Jedenfalls dominierte Adam Steele das Wettkampfgeschehen nach Belieben und dokumentierte seine theoretisch immer noch bestehende Option auf einen Olympia-Startplatz in Tokio (falls ein finaler Qualifikationswettkampf doch noch durchgeführt werden darf) eindrucksvoll durch mehrere Elemente der höchsten Schwierigkeitskategorien E und F an allen Geräten. Im derart bereits vorentschiedenen Baden-Derby konnten die Turner aus der Fächerstadt ihre Senioren weitgehend schonen und die Jungspunde ihre Künste präsentieren lassen: Insbesondere der gerade 18jährige Neyén Eder wusste sich in seinen drei Duellen an Boden, Pauschenpferd und Sprung durchzusetzen und avancierte nach Adam zum erfolgreichsten Grötzinger Scorer. 

 

Weitere Highlights waren das gelungene Wettkampfdebut des schwierig zu stehenden Doppelsalto vorwärts am Boden durch Julian Bertsch (21) sowie am anderen Ende der Altersskala der endlich wieder gefangene Doppelsalto über die Reckstange („Kovács“) durch Turner-Trainer Lazar Bratan (43).
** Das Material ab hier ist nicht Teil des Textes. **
===== config.mk =====
export PLATFORM = sky130hd
export DESIGN_NAME = spi_ctl
export DESIGN_NICKNAME = d
export VERILOG_FILES = /design/src/rtl/spi_ctl_pkg.sv /design/src/rtl/spi_sync.sv /design/src/rtl/spi_rate_gen.sv /design/src/rtl/spi_bit_engine.sv /design/src/rtl/spi_ctl.sv
export SDC_FILE = /design/constraint.sdc
export NUM_CORES = 1
export LEC_CHECK = 0
export BUFFER_PORTS_ARGS = -buffer_cell sky130_fd_sc_hd__buf_2
export CAP_MARGIN = 20
export CORE_MARGIN = 5
export CORE_UTILIZATION = 55
export CTS_BUF_LIST = sky130_fd_sc_hd__clkbuf_8
export DETAILED_ROUTE_END_ITERATION = 16
export HOLD_SLACK_MARGIN = 0.1
export PLACE_DENSITY = 0.76
export SKIP_CTS_REPAIR_TIMING = 1
export SLEW_MARGIN = 20
export SYNTH_ARGS = -nofsm -noshare
export SYNTH_HDL_FRONTEND = slang
export SYNTH_SLANG_ARGS = --single-unit

===== constraint.sdc =====
create_clock -name clk -period 2.5 [get_ports clk]
set_input_delay 0.5 -clock clk [delete_from_list [all_inputs] [get_ports clk]]
set_output_delay 0.5 -clock clk [all_outputs]
set_load 0.02 [all_outputs]

===== src/rtl/spi_ctl_pkg.sv =====
package spi_ctl_pkg;
  localparam int DATA_W = 8;
  localparam int ADDR_W = 2;
  localparam int RATE_W = 3;

  localparam logic [ADDR_W-1:0] ADR_CTRL = 2'd0;
  localparam logic [ADDR_W-1:0] ADR_STAT = 2'd1;
  localparam logic [ADDR_W-1:0] ADR_DATA = 2'd2;

  // Control register layout, MSB first.
  typedef struct packed {
    logic              spare;
    logic              sel_off;
    logic              master;
    logic              cpol;
    logic              cpha;
    logic [RATE_W-1:0] rate;
  } ctrl_t;
endpackage


===== src/rtl/spi_sync.sv =====
module spi_sync #(
  parameter int   STAGES  = 2,
  parameter logic RST_VAL = 1'b0
) (
  input  logic clk,
  input  logic rst_n,
  input  logic d,
  output logic q
);
  logic [STAGES-1:0] pipe;

  always_ff @(posedge clk or negedge rst_n) begin
    if (!rst_n) pipe <= {STAGES{RST_VAL}};
    else        pipe <= {pipe[STAGES-2:0], d};
  end

  assign q = pipe[STAGES-1];
endmodule


===== src/rtl/spi_rate_gen.sv =====
module spi_rate_gen #(
  parameter int RATE_W  = 3,
  parameter int MAX_EXP = 6
) (
  input  logic              clk,
  input  logic              rst_n,
  input  logic              run,
  input  logic [RATE_W-1:0] rate,
  output logic              tick
);
  localparam int CNT_W = (MAX_EXP > 0) ? MAX_EXP : 1;

  logic [RATE_W-1:0] eff;
  logic [CNT_W:0]    half;
  logic [CNT_W-1:0]  cnt;

  // Codes above the largest exponent saturate at it.
  assign eff  = (rate > RATE_W'(MAX_EXP)) ? RATE_W'(MAX_EXP) : rate;
  assign half = (CNT_W+1)'(1) << eff;
  assign tick = run && ((CNT_W+1)'(cnt) == (half - (CNT_W+1)'(1)));

  always_ff @(posedge clk or negedge rst_n) begin
    if (!rst_n)      cnt <= '0;
    else if (!run)   cnt <= '0;
    else if (tick)   cnt <= '0;
    else             cnt <= cnt + CNT_W'(1);
  end


  tick_gap_chk: assert property (@(posedge clk) disable iff (!rst_n)
    (rate != '0 && tick) |=> !tick);
endmodule


===== src/rtl/spi_bit_engine.sv =====
module spi_bit_engine #(
  parameter int DATA_W = 8
) (
  input  logic              clk,
  input  logic              rst_n,
  input  logic              load,
  input  logic [DATA_W-1:0] load_data,
  input  logic              restart,
  input  logic              preload,
  input  logic              sample,
  input  logic              launch,
  input  logic              din,
  output logic              out_bit,
  output logic              at_start,
  output logic              byte_done,
  output logic [DATA_W-1:0] word
);
  localparam int CNT_W = (DATA_W > 2) ? $clog2(DATA_W) : 1;
  localparam logic [CNT_W-1:0] LAST = CNT_W'(DATA_W - 1);

  logic [DATA_W-1:0] sh;
  logic [CNT_W-1:0]  cnt;
  logic              out_q;
  logic              done_q;

  always_ff @(posedge clk or negedge rst_n) begin
    if (!rst_n) begin
      sh     <= '0;
      cnt    <= '0;
      out_q  <= 1'b0;
      done_q <= 1'b0;
    end else begin
      done_q <= 1'b0;
      if (load) begin
        sh    <= load_data;
        cnt   <= '0;
        out_q <= load_data[DATA_W-1];
      end else if (restart) begin
        cnt <= '0;
        if (preload) out_q <= sh[DATA_W-1];
      end else begin
        if (launch)                   out_q <= sh[DATA_W-1];
        else if (preload && cnt == '0) out_q <= sh[DATA_W-1];
        if (sample) begin
          sh <= {sh[DATA_W-2:0], din};
          if (cnt == LAST) begin
            cnt    <= '0;
            done_q <= 1'b1;
          end else begin
            cnt <= cnt + CNT_W'(1);
          end
        end
      end
    end
  end

  assign out_bit   = out_q;
  assign at_start  = (cnt == '0);
  assign byte_done = done_q;
  assign word      = sh;


  phase_excl_chk: assert property (@(posedge clk) disable iff (!rst_n)
    $onehot0({sample, launch}));
endmodule


===== src/rtl/spi_ctl.sv =====
module spi_ctl
  import spi_ctl_pkg::*;
#(
  parameter int MAX_EXP     = 6,
  parameter int SYNC_STAGES = 2
) (
  input  logic              clk,
  input  logic              rst_n,
  input  logic              reg_wr,
  input  logic              reg_rd,
  input  logic [ADDR_W-1:0] reg_addr,
  input  logic [DATA_W-1:0] reg_wdata,
  output logic [DATA_W-1:0] reg_rdata,
  output logic              sck_o,
  output logic              sck_oe,
  input  logic              sck_i,
  output logic              mosi_o,
  output logic              mosi_oe,
  input  logic              mosi_i,
  output logic              miso_o,
  output logic              miso_oe,
  input  logic              miso_i,
  input  logic              ss_n_i
);
  localparam int EDGES  = 2 * DATA_W;
  localparam int EDGE_W = $clog2(EDGES);
  localparam logic [EDGE_W-1:0] LAST_EDGE = EDGE_W'(EDGES - 1);

  ctrl_t             ctrl_q;
  logic              flag_q, armed_q;
  logic [DATA_W-1:0] rx_q;

  logic              data_wr, data_acc, stat_rd;
  logic              m_busy, sck_q, tick, start, m_leading;
  logic [EDGE_W-1:0] edge_idx;

  logic              sck_s, mosi_s, ss_s, sck_prev;
  logic              s_edge, s_leading, sel, slave_act;

  logic              eng_load, eng_restart, eng_sample, eng_launch, eng_din;
  logic              out_bit, at_start, byte_done;
  logic [DATA_W-1:0] word;

  // ---------------- register access ----------------
  assign data_wr  = reg_wr && (reg_addr == ADR_DATA);
  assign data_acc = (reg_wr || reg_rd) && (reg_addr == ADR_DATA);
  assign stat_rd  = reg_rd && (reg_addr == ADR_STAT);

  always_ff @(posedge clk or negedge rst_n) begin
    if (!rst_n) ctrl_q <= '0;
    else if (reg_wr && reg_addr == ADR_CTRL) ctrl_q <= ctrl_t'(reg_wdata);
  end

  always_ff @(posedge clk or negedge rst_n) begin
    if (!rst_n) begin
      flag_q  <= 1'b0;
      armed_q <= 1'b0;
      rx_q    <= '0;
    end else if (byte_done) begin
      flag_q  <= 1'b1;
      armed_q <= 1'b0;
      rx_q    <= word;
    end else if (stat_rd && flag_q) begin
      armed_q <= 1'b1;
    end else if (armed_q && data_acc) begin
      flag_q  <= 1'b0;
      armed_q <= 1'b0;
    end
  end

  always_comb begin
    case (reg_addr)
      ADR_CTRL: reg_rdata = ctrl_q;
      ADR_STAT: reg_rdata = {flag_q, {(DATA_W-1){1'b0}}};
      ADR_DATA: reg_rdata = rx_q;
      default:  reg_rdata = '0;
    endcase
  end

  // ---------------- master sequencer ----------------
  spi_rate_gen #(.RATE_W(RATE_W), .MAX_EXP(MAX_EXP)) u_rate (
    .clk  (clk),
    .rst_n(rst_n),
    .run  (m_busy),
    .rate (ctrl_q.rate),
    .tick (tick)
  );

  assign start     = data_wr && ctrl_q.master && !m_busy;
  assign m_leading = ~edge_idx[0];

  always_ff @(posedge clk or negedge rst_n) begin
    if (!rst_n) begin
      m_busy   <= 1'b0;
      edge_idx <= '0;
      sck_q    <= 1'b0;
    end else if (m_busy) begin
      if (tick) begin
        sck_q <= ~sck_q;
        if (edge_idx == LAST_EDGE) begin
          m_busy   <= 1'b0;
          edge_idx <= '0;
        end else begin
          edge_idx <= edge_idx + EDGE_W'(1);
        end
      end
    end else begin
      sck_q <= ctrl_q.cpol;
      if (start) begin
        m_busy   <= 1'b1;
        edge_idx <= '0;
      end
    end
  end

  // ---------------- slave front end ----------------
  spi_sync #(.STAGES(SYNC_STAGES), .RST_VAL(1'b0)) u_sync_sck (
    .clk(clk), .rst_n(rst_n), .d(sck_i), .q(sck_s));
  spi_sync #(.STAGES(SYNC_STAGES), .RST_VAL(1'b0)) u_sync_mosi (
    .clk(clk), .rst_n(rst_n), .d(mosi_i), .q(mosi_s));
  spi_sync #(.STAGES(SYNC_STAGES), .RST_VAL(1'b1)) u_sync_ss (
    .clk(clk), .rst_n(rst_n), .d(ss_n_i), .q(ss_s));

  always_ff @(posedge clk or negedge rst_n) begin
    if (!rst_n) sck_prev <= 1'b0;
    else        sck_prev <= sck_s;
  end

  assign s_edge    = sck_s ^ sck_prev;
  assign s_leading = sck_s ^ ctrl_q.cpol;
  // Select may be bypassed only when phase is 1.
  assign sel       = (ctrl_q.sel_off && ctrl_q.cpha) || !ss_s;
  assign slave_act = !ctrl_q.master && sel;

  // ---------------- shared shift path ----------------
  always_comb begin
    if (ctrl_q.master) begin
      eng_sample = m_busy && tick && (m_leading ^ ctrl_q.cpha);
      eng_launch = m_busy && tick && !(m_leading ^ ctrl_q.cpha);
      eng_din    = miso_i;
      eng_load   = data_wr && !m_busy;
    end else begin
      eng_sample = slave_act && s_edge && (s_leading ^ ctrl_q.cpha);
      eng_launch = slave_act && s_edge && !(s_leading ^ ctrl_q.cpha);
      eng_din    = mosi_s;
      eng_load   = data_wr && at_start;
    end
  end
  assign eng_restart = !ctrl_q.master && !sel;

  spi_bit_engine #(.DATA_W(DATA_W)) u_eng (
    .clk      (clk),
    .rst_n    (rst_n),
    .load     (eng_load),
    .load_data(reg_wdata),
    .restart  (eng_restart),
    .preload  (!ctrl_q.cpha),
    .sample   (eng_sample),
    .launch   (eng_launch),
    .din      (eng_din),
    .out_bit  (out_bit),
    .at_start (at_start),
    .byte_done(byte_done),
    .word     (word)
  );

  assign sck_o   = sck_q;
  assign sck_oe  = ctrl_q.master;
  assign mosi_o  = out_bit;
  assign mosi_oe = ctrl_q.master;
  assign miso_o  = out_bit;
  assign miso_oe = slave_act;


  sck_idle_chk: assert property (@(posedge clk) disable iff (!rst_n)
    (ctrl_q.master && !m_busy && $past(!m_busy) && $stable(ctrl_q)) |-> (sck_o == ctrl_q.cpol));


  flag_src_chk: assert property (@(posedge clk) disable iff (!rst_n)
    $rose(flag_q) |-> $past(byte_done));


  desel_quiet_chk: assert property (@(posedge clk) disable iff (!rst_n)
    eng_restart |=> !byte_done);
endmodule


# --- Yosys cells after proc, flatten, opt, wreduce, memory -nomap -nowiden ---
# Index checks and enable logic that the tools add are counted.
op_classes:
  addsub: 4
  n_mul: 0
  div: 0
  n_lt_le_gt_ge: 1
  eq_ne: 9
  shifts: 1
  muxes: 39
  n_bitwise: 6
  reduce_logical: 42
op_table:
  columns: ["operator", "count"]
  rows:
  - ["2-to-1 mux 1 bit", 24]
  - ["2-to-1 mux 8 bit", 3]
  - ["case mux 8 bit (3 select lines)", 1]
  - ["logical AND 1 bit", 21]
  - ["2-to-1 mux 4 bit", 4]
  - ["2-to-1 mux 3 bit", 5]
  - ["2-to-1 mux 6 bit", 2]
  - ["AND reduction 2 bit", 4]
  - ["== test 6 x 7 -> 1 bit", 1]
  - ["logical NOT 1 bit", 7]
  - ["<< shifter 1 x 3 -> 7 bit, first input constant", 1]
  - ["subtractor 7 x 1 -> 7 bit, second input constant", 1]
  - ["adder 6 x 1 -> 6 bit, second input constant", 1]
  - ["nonzero test 2 bit", 3]
  - ["nonzero test 3 bit", 2]
  - ["adder 4 x 1 -> 4 bit, second input constant", 1]
  - ["== test 4 bit, second input constant", 1]
  - ["!= test 2 x 1 -> 1 bit, second input constant", 2]
  - ["nonzero test 4 bit", 1]
  - ["XOR 1 bit", 4]
  - ["adder 3 x 1 -> 3 bit, second input constant", 1]
  - ["== test 3 bit, second input constant", 1]
  - ["greater-than comparator 3 bit, second input constant", 1]
  - ["logical NOT 3 bit", 1]
  - ["other kinds (7)", 9]
totals:
  ff_bits: 50
  latchBits: 0
  ramBits: 0
  rom_bits: 0
  input_bits: 18
  output_inout_bits: 14
  elab_cells: 123
  mem_count: 0

# --- Longest topological paths before layout ---
logic_depth:
  word_depth: 12
  depth_mapped: 8
  mapped_depth_nobuf: 8

# --- Modules after synthesis ---
# Synthesis repeated with hierarchy kept, for this count alone.
unflattened:
  hier_cells: 230
  hier_area_um2: 2538.7
by_module_without_submodules:
  columns: ["mod", "n_inst", "cells_per_inst", "area_each_um2", "seq_area_each_um2"]
  rows:
  - ["spi_ctl", 1, 117, 1306.3, 625.6]
  - ["spi_bit_engine", 1, 62, 669.4, 325.3]
  - ["spi_rate_gen", 1, 45, 410.4, 150.1]
  - ["spi_sync at u_sync_mosi ...", 2, 2, 50.0, 50.0]
  - ["spi_sync at u_sync_ss", 1, 2, 52.6, 52.6]

# --- Worst setup path before layout ---
# Ideal clock, no wire load.
synth_timing:
  path_type: "input port to output port"
  from: "input port reg_addr[1]"
  to: "output port reg_rdata[7]"
  arrival_time_ns: 1.308
  required_time_ns: 2.000
  slack_ns: 0.692
  path_stages: 3
  path_buffers: 1
  path_cell_list: "buf_2 mux2i_1 o21ai_0"
synth_between:
  elab_chain_cells: 2
  word_cells_on_any_way: 4
  cone_classes: "eq/ne: 2; mux: 1; reduce/logical: 1"
synth_rtl:
  columns: ["item", "line", "rtl"]
  rows:
  - ["from (decl)", "spi_ctl.sv:11", "input logic [ADDR_W-1:0] reg_addr,"]
  - ["== test 2 bit (tied with other cells)", "spi_ctl.sv:72", "case (reg_addr)"]
  - ["case mux 8 bit (3 select lines) *", "spi_ctl.sv:72", null]
  - ["to (decl)", "spi_ctl.sv:13", "output logic [DATA_W-1:0] reg_rdata,"]
# Mark *: on every way between the ends. The rest lies on a longest branch, timed or not.

# --- Worst setup path after layout ---
layout_timing:
  from: "register ctrl_q[2] in the netlist's numbering"
  to: "register u_eng.sh[0], in the netlist u_eng.word[0]"
layout_between:
  elab_chain_cells: 11
layout_rtl:
  columns: ["item", "line", "rtl"]
  rows:
  - ["from (decl)", "spi_ctl.sv:29", "ctrl_t ctrl_q;"]
  - ["from (signal assigned)", "spi_ctl.sv:51", "else if (reg_wr && reg_addr == ADR_CTRL) ctrl_q <= ctrl_t'(reg_wdata);"]
  - ["greater-than comparator 3 bit", "spi_rate_gen.sv:18", "assign eff = (rate > RATE_W'(MAX_EXP)) ? RATE_W'(MAX_EXP) : rate;"]
  - ["2-to-1 mux 3 bit *", "spi_rate_gen.sv:18", null]
  - ["<< shifter 1 x 3 -> 7 bit *", "spi_rate_gen.sv:19", "assign half = (CNT_W+1)'(1) << eff;"]
  - ["subtractor 7 x 1 -> 7 bit *", "spi_rate_gen.sv:20", "assign tick = run && ((CNT_W+1)'(cnt) == (half - (CNT_W+1)'(1)));"]
  - ["== test 6 x 7 -> 1 bit *", "spi_rate_gen.sv:20", null]
  - ["logical AND 1 bit *", "spi_rate_gen.sv:20", null]
  - ["logical AND 1 bit * (2 in a row)", "spi_ctl.sv:138", "eng_sample = m_busy && tick && (m_leading ^ ctrl_q.cpha);"]
  - ["2-to-1 mux 1 bit *", "spi_ctl.sv:137", "if (ctrl_q.master) begin"]
  - ["nonzero test 2 bit (no source line) *", null, null]
  - ["AND reduction 2 bit (no source line) *", null, null]
  - ["to (signal assigned)", "spi_bit_engine.sv:35", "sh <= load_data;"]
  - ["to (signal assigned)", "spi_bit_engine.sv:45", "sh <= {sh[DATA_W-2:0], din};"]
  - ["to (decl)", "spi_bit_engine.sv:21", "logic [DATA_W-1:0] sh;"]
# Marks and branches as above.
# A chain may end at the register's enable or synchronous reset.

==> impl_metrics.csv <==
group,metric,value,unit
run_status,outcome,"finished clean",
layout,fin_nets,300,
detailed_routing,first_pass_detailed_route_iteration_total,4,
timing,fin_crit,2.02,ns
detailed_routing,post_detailed_route_drc_marker_count,0,
yosys,synth_top_area_cell,"sky130_fd_sc_hd__dfrtp_1",
yosys,proportion_of_synthesized_chip_area_in_sequential_cells,48.1,%
die,floorplan.initialDensity,55.9,%
global_route,grt_start_max_net_pins,40,
global_route,top_usage_layer,"met2",
placed_design,gp_congestion,0.795,
clocking,path_clk_slew,0.09,ns
placed_design,quantity_of_i_o_buffers_inserted_on_ports,31,
critical_path,crit_required,2.70,ns
clocking,cts_made_buffers,5,
detailed_routing,drt_iter0_drc,109,
timing,fin_skew,0.0113,ns
layout,syn_to_final_growth,10.6,%
layout,most_common_library_cell_in_the_layout_ignoring_fill_and_taps,"sky130_fd_sc_hd__dfrtp_1",
global_route,antenna_violations_before_repair,0,
yosys,synth_async_sr_flop_share,100,%
yosys,synthesis.area_per_instance,10.5,sq um
yosys,synth.top_cell.area_share,46.1,%
min_path,holdCritPathClass,"in -> async",
global_route,number_of_global_route_vias_before_repair,2047,
critical_path,crit_path_start_kind,"flip-flop",
clocking,ctsRootBufferMaster,"sky130_fd_sc_hd__clkbuf_8",
yosys,number_of_unique_standard_cell_types_used_by_synthesis,58,
yosys,post_synthesis_cell_count,249,
detailed_routing,totalWireLength,5.42,mm
global_route,grt_use_met1,26.9,%
timing,timing.slew.headroom,45.2,%
timing,grt_setup_unrepaired,"no",
timing,setup_total_negative_slack,0,ns
timing,report.final.setup_viol,0,
pwr,total_leakage_power,1.34,nW
global_route,globalRoute.totalOverflow,0,
detailed_routing,post_drt_via_cell_ratio,5.79,
clocking,clk-insertion-delay-late,0.31,ns
pwr,vdd.ir_drop.worst,0.363,mV
timing,fmax,496,MHz
layout,drive_above_1_share,27.0,%
critical_path,timing_worst_setup_path_type,"reg -> reg",
clocking,clock_tree.htree_level_count,2,
timing,tightestPinTransition,0.823,ns
yosys,synth_top_flop_cell,"sky130_fd_sc_hd__dfrtp_1",
yosys,netlist_top_cells_area,"sky130_fd_sc_hd__dfrtp_1 (46%), sky130_fd_sc_hd__mux2_2 (6.5%), sky130_fd_sc_hd__nor2_1 (4.3%)",
die,die_h,78.8,um
timing,finalCritPeriodShare,80.6,%
placed_design,post-dp-hpwl,3.90,mm
global_route,grt.total_usage,20.0,%
yosys,post_synth_instance_area,2600,sq um
die,design.portCount,32,
clocking,tritoncts_clock_tree,"yes",
layout,layout.cells.most_common_list,"sky130_fd_sc_hd__dfrtp_1 (48), sky130_fd_sc_hd__buf_2 (31), sky130_fd_sc_hd__nor2_1 (30), sky130_fd_sc_hd__mux2_2 (15), sky130_fd_sc_hd__nand2_1 (13)",
global_route,grt_first_pass_wirelength,9.82,mm
clocking,cts.sink_count,50,
critical_path,critical_path.max_fanout,9,
die,core_area,4660,sq um
layout,antenna_cells_inserted,0,
die,floorplan.die.width,78.8,um
global_route,met3_usage,4.20,%
critical_path,cp.arrival,2.21,ns
detailed_routing,vias,1923,
pwr,power_density,904,nW/um^2
job,max_cap_viol_count,0,
yosys,warnings_synthesis,0,
global_route,global_route.usage.met2,32.0,%
yosys,syn_nets,272,
yosys,synth-edff-count,0,
clocking,max-clock-path-buffers,2,
critical_path,critPathCaptureType,"flip-flop",
detailed_routing,avgRoutedWirePerCell,16.3,um
timing,drv_slew,0,
detailed_routing,ant_nets,0,
die,die_area,6210,sq um
yosys,postSynthRegisterBits,50,
timing,worst_hold_slack,0.279,ns
die,rows,25,
timing,final_hold_viol_count,0,
==> per-layer routing <==
| metal | up-vias | wire length (um) |
|---|---|---|
| li1 | 943 | - |
| met1 | 915 | 2430 |
| met2 | 56 | 2610 |
| met3 | 9 | 292 |
| met4 | 0 | 90 |
| met5 | - | 0 |
==> sequential cells by signal, summed over array words and instances (netlist names), 2 cells and up <==
signal            count
u_rate.cnt            6
edge_idx              4
u_eng.cnt             3
ctrl_q                7
u_sync_ss.pipe        2
u_sync_sck.pipe       2
rx_q                  8
u_eng.word            8
u_sync_mosi.pipe      2
==> metrics by stage <==
stage | instance area [sq um] | setup WS, ns | util [%] | total power [mW] | std cells
after floorplan | 2600 | 0.692 | - | 1.90 | 249
after global placement | 2790 | 0.563 | 59.8 | 2.09 | 324
after detailed placement | 2790 | 0.510 | 59.8 | 2.13 | 324
after CTS | 2880 | 0.483 | 61.8 | 2.62 | 332
after global routing | 2880 | 0.303 | 61.8 | 2.80 | 332
final | 2880 | 0.484 | 61.8 | 2.60 | 332
==> layout make-up <==
| class | instances | area (sq um) |
|---|---|---|
| repair buffers | 36 | 193 |
| multi-input cells | 176 | 1240 |
| flip-flops and latches | 50 | 1250 |
| inverters | 8 | 30.0 |
| well taps | 54 | 67.6 |
| fillers | 400 | 1780 |
| clock buffers | 6 | 82.6 |
| clock inverters | 2 | 12.5 |
==> where the power goes <==
group          total, mW  internal, mW  switching (mW)
sequential          1.26          1.01           0.254
clock              0.490         0.223           0.268
combinational      0.849         0.390           0.458
total               2.60          1.62           0.980
==> Yosys cell counts (all sizes together) (3+ instances only) <==
cell type,number
nor2,30
nor3,4
a21oi,12
mux2,16
clkbuf,6
xnor2,5
nor2b,5
ha,5
a31oi,7
nand2,14
buf,9
dfrtp,48
nand2b,3
o2111ai,3
mux2i,8
o21ai,19
o211ai,3
nand3,9
inv,8
nor3b,5
xor2,3
==> cell families (layout without fill, tap and decap cells) <==
family / after synthesis / after routing / synth area share, %
buf+inv: 23 / 52 / 4.18
fa+ha+maj: 5 / 5 / 2.40
flops: 50 / 50 / 48.1
xor+xnor: 8 / 8 / 2.69
simple gates: 78 / 78 / 16.0
compound gates: 61 / 61 / 16.6
mux: 24 / 24 / 10.0
==> worst max-delay path, stage by stage (launching register included) <==
cell and delay, ns:
sky130_fd_sc_hd__dfrtp_1 0.50, sky130_fd_sc_hd__nor3_4 0.21, sky130_fd_sc_hd__nor3b_4 0.32, sky130_fd_sc_hd__o2111ai_2 0.39
sky130_fd_sc_hd__a221oi_2 0.38, sky130_fd_sc_hd__o21ai_1 0.10
==> final timing paths <==
path                                          from                  to  slack [ns]  cells after the start
worst min-delay path                         rst_n             mosi_oe        0.28                      1
min in group clk                            ss_n_i   u_sync_ss.pipe[0]        0.28                      1
worst min register to register  u_sync_sck.pipe[0]  u_sync_sck.pipe[1]        0.35                      0
max in group asynchronous                    rst_n             rx_q[7]        1.56                      2
worst max register to register           ctrl_q[2]       u_eng.word[0]        0.48                      5
worst max-delay path                     ctrl_q[2]       u_eng.word[0]        0.48                      5
(Power assumes the default switching activity.)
Vor allem aber war es besonders erfreulich, dass sämtliche Grötzinger Starter sich in die Liste der Punktesammler eintragen konnte, erstmals in dieser Saison auch Luca Dilger (21) und Marco Richter (22).

 

Im bereits beim vorherigen Wettkampftag als Fernduell ausgetragenen Kampf um den Titel „Lemming der Woche“ zwischen Nick Hofmann (Bühl) und Anton Weiss hatte der Grötzinger dieses Mal leicht die Nase vorn und konnte bei seinem Reckabgang noch mal den Adrenalinspiegel in beachtliche Höhen treiben.

 

Allen, die das Geschehen verpasst haben, sei ein nachträglicher Blick in den kurzweilig kommentierten Livestream empfohlen: https://www.youtube.com/channel/UCbpU4HLR9QIpK77_mSpIs7g.

 

Ob und wie die Saison weitergeht, weiß derzeit niemand; geplant ist der nächste Heimwettkampf am 14.11. Auch hier wird wieder eine Übertragung via YouTube unter dem o.g. Link erfolgen.